WHAT THE EXERCISE ASKS
Once you reach the line containing "cells in the" in the data below, restate each line word for word up to and including the one containing "nor4_1 | 16 | 0.85".

(Stored data)
○ ○ ○
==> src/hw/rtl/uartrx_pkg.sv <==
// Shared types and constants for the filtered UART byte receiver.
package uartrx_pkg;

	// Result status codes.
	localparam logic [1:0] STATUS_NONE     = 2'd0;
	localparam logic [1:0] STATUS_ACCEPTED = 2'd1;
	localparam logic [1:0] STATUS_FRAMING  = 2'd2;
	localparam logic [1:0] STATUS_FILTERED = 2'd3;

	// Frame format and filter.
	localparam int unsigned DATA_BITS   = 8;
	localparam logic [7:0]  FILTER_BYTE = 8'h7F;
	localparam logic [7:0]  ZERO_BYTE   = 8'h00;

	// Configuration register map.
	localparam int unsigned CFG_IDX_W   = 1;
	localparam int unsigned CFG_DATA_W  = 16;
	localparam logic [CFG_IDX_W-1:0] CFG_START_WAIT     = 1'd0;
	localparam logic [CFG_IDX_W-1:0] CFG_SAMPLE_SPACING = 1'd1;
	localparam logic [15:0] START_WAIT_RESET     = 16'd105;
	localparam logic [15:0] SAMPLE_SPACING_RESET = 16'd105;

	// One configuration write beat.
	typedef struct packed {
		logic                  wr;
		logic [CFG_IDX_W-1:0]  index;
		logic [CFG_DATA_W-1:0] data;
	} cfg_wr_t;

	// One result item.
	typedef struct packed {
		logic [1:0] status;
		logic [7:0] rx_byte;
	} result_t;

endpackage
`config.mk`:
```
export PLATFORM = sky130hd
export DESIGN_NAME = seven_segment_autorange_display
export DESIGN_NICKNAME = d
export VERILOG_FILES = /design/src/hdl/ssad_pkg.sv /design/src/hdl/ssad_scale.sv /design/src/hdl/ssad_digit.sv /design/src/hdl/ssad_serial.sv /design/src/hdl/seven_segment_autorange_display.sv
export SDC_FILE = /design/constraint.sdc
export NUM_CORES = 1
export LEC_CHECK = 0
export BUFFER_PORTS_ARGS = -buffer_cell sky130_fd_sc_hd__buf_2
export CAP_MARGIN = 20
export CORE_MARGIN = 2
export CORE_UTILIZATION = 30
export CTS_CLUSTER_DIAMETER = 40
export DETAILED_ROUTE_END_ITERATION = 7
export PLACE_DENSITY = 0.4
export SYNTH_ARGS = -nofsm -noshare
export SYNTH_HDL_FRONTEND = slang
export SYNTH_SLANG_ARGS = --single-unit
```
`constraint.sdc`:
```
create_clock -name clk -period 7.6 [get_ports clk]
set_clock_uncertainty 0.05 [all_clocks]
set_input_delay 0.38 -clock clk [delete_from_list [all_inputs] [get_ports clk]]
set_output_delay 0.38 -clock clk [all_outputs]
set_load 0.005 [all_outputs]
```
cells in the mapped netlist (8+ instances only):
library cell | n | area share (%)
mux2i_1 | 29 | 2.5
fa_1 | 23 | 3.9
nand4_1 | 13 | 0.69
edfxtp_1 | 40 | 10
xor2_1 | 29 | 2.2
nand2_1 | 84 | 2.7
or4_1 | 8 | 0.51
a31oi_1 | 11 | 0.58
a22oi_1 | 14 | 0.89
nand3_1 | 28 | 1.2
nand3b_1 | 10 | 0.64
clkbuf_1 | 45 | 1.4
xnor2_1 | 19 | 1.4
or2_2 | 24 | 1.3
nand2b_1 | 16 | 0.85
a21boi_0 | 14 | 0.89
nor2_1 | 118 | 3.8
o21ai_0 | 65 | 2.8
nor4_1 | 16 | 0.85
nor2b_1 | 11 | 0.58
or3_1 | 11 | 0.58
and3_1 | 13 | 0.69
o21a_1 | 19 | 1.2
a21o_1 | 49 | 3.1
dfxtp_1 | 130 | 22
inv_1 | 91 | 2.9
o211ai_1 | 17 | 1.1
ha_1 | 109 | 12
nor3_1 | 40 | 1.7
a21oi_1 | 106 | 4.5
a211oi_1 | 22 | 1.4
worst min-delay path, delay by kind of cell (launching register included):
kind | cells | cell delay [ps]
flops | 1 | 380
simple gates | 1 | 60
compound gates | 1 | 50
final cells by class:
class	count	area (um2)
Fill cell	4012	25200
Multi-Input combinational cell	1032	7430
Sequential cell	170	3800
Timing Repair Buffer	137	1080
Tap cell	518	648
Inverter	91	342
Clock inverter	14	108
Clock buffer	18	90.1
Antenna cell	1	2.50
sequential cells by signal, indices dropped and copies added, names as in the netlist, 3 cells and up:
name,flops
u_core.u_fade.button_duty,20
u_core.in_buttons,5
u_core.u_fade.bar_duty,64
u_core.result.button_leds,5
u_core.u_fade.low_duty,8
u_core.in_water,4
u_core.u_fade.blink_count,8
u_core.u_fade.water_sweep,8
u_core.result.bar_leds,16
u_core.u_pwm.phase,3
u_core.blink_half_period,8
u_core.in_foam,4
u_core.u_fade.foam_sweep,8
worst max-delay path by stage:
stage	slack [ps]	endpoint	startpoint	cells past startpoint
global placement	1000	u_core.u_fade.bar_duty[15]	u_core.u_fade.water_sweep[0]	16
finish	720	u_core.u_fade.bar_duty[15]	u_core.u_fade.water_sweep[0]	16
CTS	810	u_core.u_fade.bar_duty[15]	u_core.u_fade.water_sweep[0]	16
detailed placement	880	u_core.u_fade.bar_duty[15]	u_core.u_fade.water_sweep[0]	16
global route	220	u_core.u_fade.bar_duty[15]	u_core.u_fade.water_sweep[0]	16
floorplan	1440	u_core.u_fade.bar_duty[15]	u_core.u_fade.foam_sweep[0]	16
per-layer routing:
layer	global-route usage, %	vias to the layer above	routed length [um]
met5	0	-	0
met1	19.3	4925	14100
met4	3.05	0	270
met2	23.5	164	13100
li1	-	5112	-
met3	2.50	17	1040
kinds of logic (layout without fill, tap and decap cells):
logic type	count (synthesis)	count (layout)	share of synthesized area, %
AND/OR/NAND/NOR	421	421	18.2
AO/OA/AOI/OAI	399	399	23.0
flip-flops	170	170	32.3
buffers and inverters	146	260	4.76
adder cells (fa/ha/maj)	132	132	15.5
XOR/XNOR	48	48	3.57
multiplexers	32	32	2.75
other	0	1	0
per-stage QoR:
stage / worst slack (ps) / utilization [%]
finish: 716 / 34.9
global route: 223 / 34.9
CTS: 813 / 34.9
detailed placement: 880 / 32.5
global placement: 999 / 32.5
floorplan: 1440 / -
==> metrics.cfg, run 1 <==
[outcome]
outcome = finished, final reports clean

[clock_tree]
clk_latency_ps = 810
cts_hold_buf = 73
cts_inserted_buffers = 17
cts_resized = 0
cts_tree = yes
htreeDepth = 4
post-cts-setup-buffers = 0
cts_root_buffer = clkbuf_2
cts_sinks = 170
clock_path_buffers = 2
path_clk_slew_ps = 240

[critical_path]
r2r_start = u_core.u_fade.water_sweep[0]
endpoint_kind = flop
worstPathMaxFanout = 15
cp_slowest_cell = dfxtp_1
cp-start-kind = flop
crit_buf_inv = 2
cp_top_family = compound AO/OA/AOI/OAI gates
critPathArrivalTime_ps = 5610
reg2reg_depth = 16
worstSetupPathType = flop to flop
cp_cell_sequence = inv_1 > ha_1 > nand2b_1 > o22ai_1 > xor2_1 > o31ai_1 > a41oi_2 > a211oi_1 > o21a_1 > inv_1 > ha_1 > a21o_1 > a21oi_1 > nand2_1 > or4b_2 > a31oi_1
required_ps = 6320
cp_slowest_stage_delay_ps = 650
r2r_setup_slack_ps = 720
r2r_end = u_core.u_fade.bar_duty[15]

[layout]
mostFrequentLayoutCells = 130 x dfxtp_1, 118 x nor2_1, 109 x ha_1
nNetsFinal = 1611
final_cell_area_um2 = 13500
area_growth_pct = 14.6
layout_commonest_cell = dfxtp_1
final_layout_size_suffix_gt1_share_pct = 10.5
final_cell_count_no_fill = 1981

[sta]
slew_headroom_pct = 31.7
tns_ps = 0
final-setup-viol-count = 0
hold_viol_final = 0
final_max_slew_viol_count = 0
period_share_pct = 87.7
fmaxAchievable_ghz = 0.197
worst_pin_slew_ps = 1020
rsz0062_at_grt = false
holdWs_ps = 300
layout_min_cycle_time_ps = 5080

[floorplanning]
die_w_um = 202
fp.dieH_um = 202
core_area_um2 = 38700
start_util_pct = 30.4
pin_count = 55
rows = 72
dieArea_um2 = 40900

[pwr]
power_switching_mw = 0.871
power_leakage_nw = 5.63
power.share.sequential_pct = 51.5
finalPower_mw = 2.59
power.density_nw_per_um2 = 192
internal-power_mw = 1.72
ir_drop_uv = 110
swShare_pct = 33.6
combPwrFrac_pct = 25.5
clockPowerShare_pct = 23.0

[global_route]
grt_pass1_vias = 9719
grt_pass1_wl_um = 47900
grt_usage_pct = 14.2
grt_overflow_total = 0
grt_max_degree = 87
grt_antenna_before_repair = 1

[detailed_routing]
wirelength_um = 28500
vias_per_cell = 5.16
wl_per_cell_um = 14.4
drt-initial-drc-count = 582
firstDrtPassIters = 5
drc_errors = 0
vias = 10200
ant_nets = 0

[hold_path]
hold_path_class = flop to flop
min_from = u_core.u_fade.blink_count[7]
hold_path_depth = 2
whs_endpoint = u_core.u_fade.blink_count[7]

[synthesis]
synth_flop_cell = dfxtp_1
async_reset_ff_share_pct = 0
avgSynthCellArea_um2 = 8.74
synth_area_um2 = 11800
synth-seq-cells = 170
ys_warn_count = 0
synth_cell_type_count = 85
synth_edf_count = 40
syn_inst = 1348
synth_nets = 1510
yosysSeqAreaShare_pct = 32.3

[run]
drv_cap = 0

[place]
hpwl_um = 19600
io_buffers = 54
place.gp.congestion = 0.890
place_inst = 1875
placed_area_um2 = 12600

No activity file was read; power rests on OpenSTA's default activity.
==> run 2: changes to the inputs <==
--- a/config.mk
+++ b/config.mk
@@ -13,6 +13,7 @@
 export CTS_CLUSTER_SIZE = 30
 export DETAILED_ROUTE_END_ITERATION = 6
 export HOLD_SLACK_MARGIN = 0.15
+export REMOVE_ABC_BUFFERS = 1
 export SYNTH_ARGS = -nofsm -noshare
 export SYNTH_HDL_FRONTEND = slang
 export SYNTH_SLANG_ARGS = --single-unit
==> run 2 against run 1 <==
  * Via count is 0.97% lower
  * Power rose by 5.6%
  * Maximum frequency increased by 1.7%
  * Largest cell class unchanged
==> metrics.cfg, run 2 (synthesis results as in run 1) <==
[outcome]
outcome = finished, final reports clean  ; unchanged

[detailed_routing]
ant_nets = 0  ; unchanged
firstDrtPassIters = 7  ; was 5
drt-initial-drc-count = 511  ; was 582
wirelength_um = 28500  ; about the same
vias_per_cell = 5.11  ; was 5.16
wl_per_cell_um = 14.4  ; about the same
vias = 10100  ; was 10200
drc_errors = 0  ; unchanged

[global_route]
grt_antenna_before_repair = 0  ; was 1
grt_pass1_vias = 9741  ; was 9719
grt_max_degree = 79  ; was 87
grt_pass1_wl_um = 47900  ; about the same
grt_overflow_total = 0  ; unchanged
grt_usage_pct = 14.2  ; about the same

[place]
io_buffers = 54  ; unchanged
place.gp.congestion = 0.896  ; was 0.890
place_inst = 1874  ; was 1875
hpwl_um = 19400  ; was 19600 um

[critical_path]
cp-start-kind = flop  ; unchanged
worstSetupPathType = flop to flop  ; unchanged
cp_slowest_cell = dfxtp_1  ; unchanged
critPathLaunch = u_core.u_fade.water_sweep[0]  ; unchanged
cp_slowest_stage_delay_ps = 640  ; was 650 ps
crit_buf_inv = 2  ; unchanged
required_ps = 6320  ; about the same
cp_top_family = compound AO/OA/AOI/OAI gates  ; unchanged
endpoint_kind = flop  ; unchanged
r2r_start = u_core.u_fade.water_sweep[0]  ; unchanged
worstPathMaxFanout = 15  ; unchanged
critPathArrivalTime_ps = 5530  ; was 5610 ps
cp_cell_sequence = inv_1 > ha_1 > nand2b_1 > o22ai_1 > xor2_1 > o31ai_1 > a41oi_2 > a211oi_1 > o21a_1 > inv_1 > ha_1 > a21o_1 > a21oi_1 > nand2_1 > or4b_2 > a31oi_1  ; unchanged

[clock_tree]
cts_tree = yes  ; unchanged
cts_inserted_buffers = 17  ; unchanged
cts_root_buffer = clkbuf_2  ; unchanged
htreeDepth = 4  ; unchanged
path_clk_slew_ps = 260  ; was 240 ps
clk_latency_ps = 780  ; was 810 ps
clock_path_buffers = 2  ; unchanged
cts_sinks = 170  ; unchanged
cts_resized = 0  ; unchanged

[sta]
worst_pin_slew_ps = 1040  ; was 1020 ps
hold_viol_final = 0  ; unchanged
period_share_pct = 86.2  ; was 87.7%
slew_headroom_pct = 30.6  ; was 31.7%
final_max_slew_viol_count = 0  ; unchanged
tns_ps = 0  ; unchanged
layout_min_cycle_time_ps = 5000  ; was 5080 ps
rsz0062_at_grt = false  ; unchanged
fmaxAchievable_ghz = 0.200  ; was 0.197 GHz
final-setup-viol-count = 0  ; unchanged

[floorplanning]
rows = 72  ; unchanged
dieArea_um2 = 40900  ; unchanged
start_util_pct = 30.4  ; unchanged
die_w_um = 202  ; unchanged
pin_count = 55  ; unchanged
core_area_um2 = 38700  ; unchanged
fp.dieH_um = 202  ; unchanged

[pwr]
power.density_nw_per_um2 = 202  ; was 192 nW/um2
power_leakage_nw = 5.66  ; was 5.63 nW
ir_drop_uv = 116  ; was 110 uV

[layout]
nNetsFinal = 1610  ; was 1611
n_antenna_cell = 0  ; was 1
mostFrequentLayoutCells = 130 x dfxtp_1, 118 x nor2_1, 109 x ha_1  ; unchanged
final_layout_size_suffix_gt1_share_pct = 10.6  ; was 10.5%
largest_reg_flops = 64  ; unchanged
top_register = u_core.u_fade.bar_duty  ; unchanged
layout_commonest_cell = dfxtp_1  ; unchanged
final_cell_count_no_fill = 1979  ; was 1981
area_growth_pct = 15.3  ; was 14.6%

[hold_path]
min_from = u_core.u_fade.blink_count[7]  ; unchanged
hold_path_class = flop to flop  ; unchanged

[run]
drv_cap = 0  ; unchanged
○ ○ ○
YOUR RESPONSE
cells in the mapped netlist (8+ instances only):
library cell | n | area share (%)
mux2i_1 | 29 | 2.5
fa_1 | 23 | 3.9
nand4_1 | 13 | 0.69
edfxtp_1 | 40 | 10
xor2_1 | 29 | 2.2
nand2_1 | 84 | 2.7
or4_1 | 8 | 0.51
a31oi_1 | 11 | 0.58
a22oi_1 | 14 | 0.89
nand3_1 | 28 | 1.2
nand3b_1 | 10 | 0.64
clkbuf_1 | 45 | 1.4
xnor2_1 | 19 | 1.4
or2_2 | 24 | 1.3
nand2b_1 | 16 | 0.85
a21boi_0 | 14 | 0.89
nor2_1 | 118 | 3.8
o21ai_0 | 65 | 2.8
nor4_1 | 16 | 0.85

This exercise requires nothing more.